● BRIEF
Give again, unchanged, the line that contains "AND/OR/NAND/NOR | 49 | 49 |" together with every line that follows it until the entries end.

[Stored data]
---*---
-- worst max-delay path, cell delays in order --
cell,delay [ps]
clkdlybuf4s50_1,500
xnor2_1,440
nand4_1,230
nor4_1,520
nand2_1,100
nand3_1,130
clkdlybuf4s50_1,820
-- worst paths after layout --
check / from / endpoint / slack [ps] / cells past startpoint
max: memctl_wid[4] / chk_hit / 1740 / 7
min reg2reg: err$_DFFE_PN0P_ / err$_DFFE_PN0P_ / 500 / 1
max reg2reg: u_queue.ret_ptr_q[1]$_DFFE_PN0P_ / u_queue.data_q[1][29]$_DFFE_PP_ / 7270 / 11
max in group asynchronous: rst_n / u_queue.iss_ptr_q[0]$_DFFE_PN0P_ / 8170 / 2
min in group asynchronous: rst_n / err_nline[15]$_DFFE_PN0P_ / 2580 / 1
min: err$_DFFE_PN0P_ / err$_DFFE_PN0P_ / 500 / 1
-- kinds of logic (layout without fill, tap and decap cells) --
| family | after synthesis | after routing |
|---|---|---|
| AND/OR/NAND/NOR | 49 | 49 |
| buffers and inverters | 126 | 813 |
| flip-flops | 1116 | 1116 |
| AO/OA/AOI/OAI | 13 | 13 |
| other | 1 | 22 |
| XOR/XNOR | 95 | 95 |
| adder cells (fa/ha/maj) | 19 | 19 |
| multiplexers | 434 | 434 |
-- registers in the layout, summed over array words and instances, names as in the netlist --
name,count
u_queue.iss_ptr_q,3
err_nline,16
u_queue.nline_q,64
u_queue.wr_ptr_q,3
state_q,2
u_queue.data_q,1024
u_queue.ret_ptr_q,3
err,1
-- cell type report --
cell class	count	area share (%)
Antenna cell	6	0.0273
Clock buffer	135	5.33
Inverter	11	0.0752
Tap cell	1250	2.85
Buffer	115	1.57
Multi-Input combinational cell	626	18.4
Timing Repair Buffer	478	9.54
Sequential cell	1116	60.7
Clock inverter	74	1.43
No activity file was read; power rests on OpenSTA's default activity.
---*---
● SOLUTION FOR THIS PROBLEM
| AND/OR/NAND/NOR | 49 | 49 |
| buffers and inverters | 126 | 813 |
| flip-flops | 1116 | 1116 |
| AO/OA/AOI/OAI | 13 | 13 |
| other | 1 | 22 |
| XOR/XNOR | 95 | 95 |
| adder cells (fa/ha/maj) | 19 | 19 |
| multiplexers | 434 | 434 |
-- registers in the layout, summed over array words and instances, names as in the netlist --
name,count
u_queue.iss_ptr_q,3
err_nline,16
u_queue.nline_q,64
u_queue.wr_ptr_q,3
state_q,2
u_queue.data_q,1024
u_queue.ret_ptr_q,3
err,1
-- cell type report --
cell class	count	area share (%)
Antenna cell	6	0.0273
Clock buffer	135	5.33
Inverter	11	0.0752
Tap cell	1250	2.85
Buffer	115	1.57
Multi-Input combinational cell	626	18.4
Timing Repair Buffer	478	9.54
Sequential cell	1116	60.7
Clock inverter	74	1.43
No activity file was read; power rests on OpenSTA's default activity.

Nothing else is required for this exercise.